Per quanto concerne il tracciamento, questo è efficace quando il numero di casi è relativamente contenuto, ma attualmente, con migliaia di nuovi infetti al giorno, le strutture sanitarie vanno in difficoltà, accumulando ritardi e lacune che aumentano il bacino di asintomatici non isolati e potenzialmente contagiosi. Ben il 33% dei casi segnalati nell’ultimo monitoraggio del Ministero della Salute non era riferibile a una catena di trasmissione già nota, dunque sfuggiti al contact tracing. Sarebbe importante l’ausilio dell’app Immuni: attualmente risulta scaricata da 8,6 milioni di persone; finora sono state 10.060 le notifiche di esposizione sono stati individuati e contenuti 16 focolai.

Poiché uno studio dell’Università di Oxford e Stanford ha individuato nel 15% la soglia di downloads dell’applicazione in grado di ridurre le infezioni e i decessi (ove il sistema di notifica di esposizione sia abbinato ad altre misure tradizionali di contenimento), il raggiungimento attuale della soglia del 16% dell’intera popolazione italiana maggiore di 14 anni dovrebbe fare da supporto al controllo dell’epidemia.

Infine, la prevenzione dei contagi: avviene attraverso lo sforzo individuale di rispettare con coscienza e precisione comportamenti di contenimento del rischio di diffusione resta. L’uso rigoroso delle mascherine e il rispetto del distanziamento fisico abbassano di 1000 volte la carica virale del SARS- CoV2, diminuendo così la probabilità di contagio e di comparsa di una malattia grave, secondo uno studio dell’IRCCS Ospedale Sacro Cuore Don Calabria di Negrar (Vr) pubblicato su Clinical Microbiology and Infection. Si stima che far indossare la mascherina al 90% della popolazione (ora 60%) e rispettare il distanziamento sociale potrebbe salvare 280mila vite in Europa nella seconda ondata. In aggiunta alle mascherine, utilizzare visiere trasparenti sul viso, protegge efficacemente da infezioni da SARS-CoV-2 gli operatori sanitari in base a uno studio pubblicato su Jama, condotto in India.

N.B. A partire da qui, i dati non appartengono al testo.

`src/verilog/lsu_consts.svh`:
```
// lsu sizing; LSU_MEM_WORDS and LSU_RSP_DEPTH must be powers of two, queue depth at least 4
`ifndef LSU_CONSTS_SVH
`define LSU_CONSTS_SVH

// data and address width
`define LSU_XLEN 32

// data memory depth in 32-bit words
// the word index is the address above the byte offset, modulo this depth
`define LSU_MEM_WORDS 1024

// response queue entries
// three are held back for the two stages in flight and the request being accepted
`define LSU_RSP_DEPTH 4

`endif

```
`src/verilog/lsu_pkg.sv`:
```
// shared lsu types; holds only the memory operation code, no state enum is needed
package lsu_pkg;

  // decoded memory operation
  // OP_NONE marks instructions that are accepted and dropped
  typedef enum logic [3:0] {
    OP_NONE = 4'd0,
    // loads
    OP_LB   = 4'd1,
    OP_LH   = 4'd2,
    OP_LW   = 4'd3,
    OP_LBU  = 4'd4,
    OP_LHU  = 4'd5,
    // stores
    OP_SB   = 4'd6,
    OP_SH   = 4'd7,
    OP_SW   = 4'd8
  } mem_op_e;

endpackage

```
`src/verilog/load_result.sv`:
```
// queue never overflows only if the sender honours space_avail as ready; depth is a power of two
`timescale 1ns/100ps
`include "lsu_consts.svh"

module load_result (
  input  logic                 clkb,
  input  logic                 rstb,
  input  logic                 acc_valid,
  input  lsu_pkg::mem_op_e     acc_op,
  input  logic [`LSU_XLEN-1:0] acc_addr,
  input  logic [`LSU_XLEN-1:0] acc_rdata,
  input  logic                 acc_err,
  output logic                 space_avail,
  output logic                 rsp_valid,
  input  logic                 rsp_ready,
  output logic [`LSU_XLEN-1:0] rsp_data,
  output logic [`LSU_XLEN-1:0] rsp_addr,
  output logic                 rsp_err
);

  localparam int          PW          = $clog2(`LSU_RSP_DEPTH);
  localparam logic [PW:0] SPACE_LIMIT = `LSU_RSP_DEPTH - 3;

  logic [`LSU_XLEN-1:0] data_q [`LSU_RSP_DEPTH];
  logic [`LSU_XLEN-1:0] addr_q [`LSU_RSP_DEPTH];
  logic                 err_q  [`LSU_RSP_DEPTH];
  logic [PW-1:0]        wr_ptr;
  logic [PW-1:0]        rd_ptr;
  logic [PW:0]          count;
  logic                 push;
  logic                 pop;
  logic [`LSU_XLEN-1:0] shifted;
  logic [7:0]           sel_byte;
  logic [15:0]          sel_half;
  logic [`LSU_XLEN-1:0] load_data;

  // byte and halfword pick from the read word
  assign shifted  = acc_rdata >> {acc_addr[1:0], 3'b000};
  assign sel_byte = shifted[7:0];
  assign sel_half = acc_addr[1] ? acc_rdata[31:16] : acc_rdata[15:0];

  always_comb begin
    if (acc_err) begin
      load_data = '0;
    end else begin
      case (acc_op)
        lsu_pkg::OP_LB:  load_data = {{(`LSU_XLEN-8){sel_byte[7]}}, sel_byte};
        lsu_pkg::OP_LH:  load_data = {{(`LSU_XLEN-16){sel_half[15]}}, sel_half};
        lsu_pkg::OP_LBU: load_data = {{(`LSU_XLEN-8){1'b0}}, sel_byte};
        lsu_pkg::OP_LHU: load_data = {{(`LSU_XLEN-16){1'b0}}, sel_half};
        default:         load_data = acc_rdata;
      endcase
    end
  end

  assign push = acc_valid;
  assign pop  = rsp_valid && rsp_ready;

  // response queue
  always_ff @(posedge clkb) begin
    if (push) begin
      data_q[wr_ptr] <= load_data;
      addr_q[wr_ptr] <= acc_addr;
      err_q[wr_ptr]  <= acc_err;
    end
  end

  always_ff @(posedge clkb) begin
    if (rstb) begin
      wr_ptr <= '0;
      rd_ptr <= '0;
      count  <= '0;
    end else begin
      if (push) begin
        wr_ptr <= wr_ptr + 1'b1;
      end
      if (pop) begin
        rd_ptr <= rd_ptr + 1'b1;
      end
      case ({push, pop})
        2'b10:   count <= count + 1'b1;
        2'b01:   count <= count - 1'b1;
        default: count <= count;
      endcase
    end
  end

  assign rsp_valid = (count != '0);
  assign rsp_data  = data_q[rd_ptr];
  assign rsp_addr  = addr_q[rd_ptr];
  assign rsp_err   = err_q[rd_ptr];

  // room kept for two items in flight plus the one being accepted
  assign space_avail = (count <= SPACE_LIMIT);

endmodule

```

Inoltre, le misure di igiene personale: il SARS-CoV-2 può persistere sulla pelle umana, secondo uno studio condotto in Giappone e pubblicato su Clinical Infectious Diseases, per circa 9 ore, molto più di quello dell’influenza A, che resiste meno di 2 ore. Quando il Coronavirus viene mescolato con il muco, come in caso di tosse o starnuti, può durare circa 11 ore. Ancora: evitare quanto più possibile le occasioni di contagio per attività non essenziali, dunque limitare spostamenti non necessari e comportamenti riconducibili alla sfera delle relazioni sociali e ricreative che creino situazioni di aggregazioni spontanee o programmate in luoghi pubblici e privati, attualmente veicolo di maggiore rischio di diffusione del virus.

Si tratta di una sorta di “auto-lockdown”, lasciato al buon senso e alla responsabilità individuale di ciascun cittadino. Bisogna comprendere che il comportamento del singolo influenza il destino dell’intera collettività. Vanno preservate le attività lavorative, che sono luoghi sicuri se vengono rispettate le misure di sicurezza previste (distanziamento, mascherine, lavaggio delle mani), mentre va evitato e sacrificato tutto ciò che è rimandabile in questo momento, in nome della salute pubblica.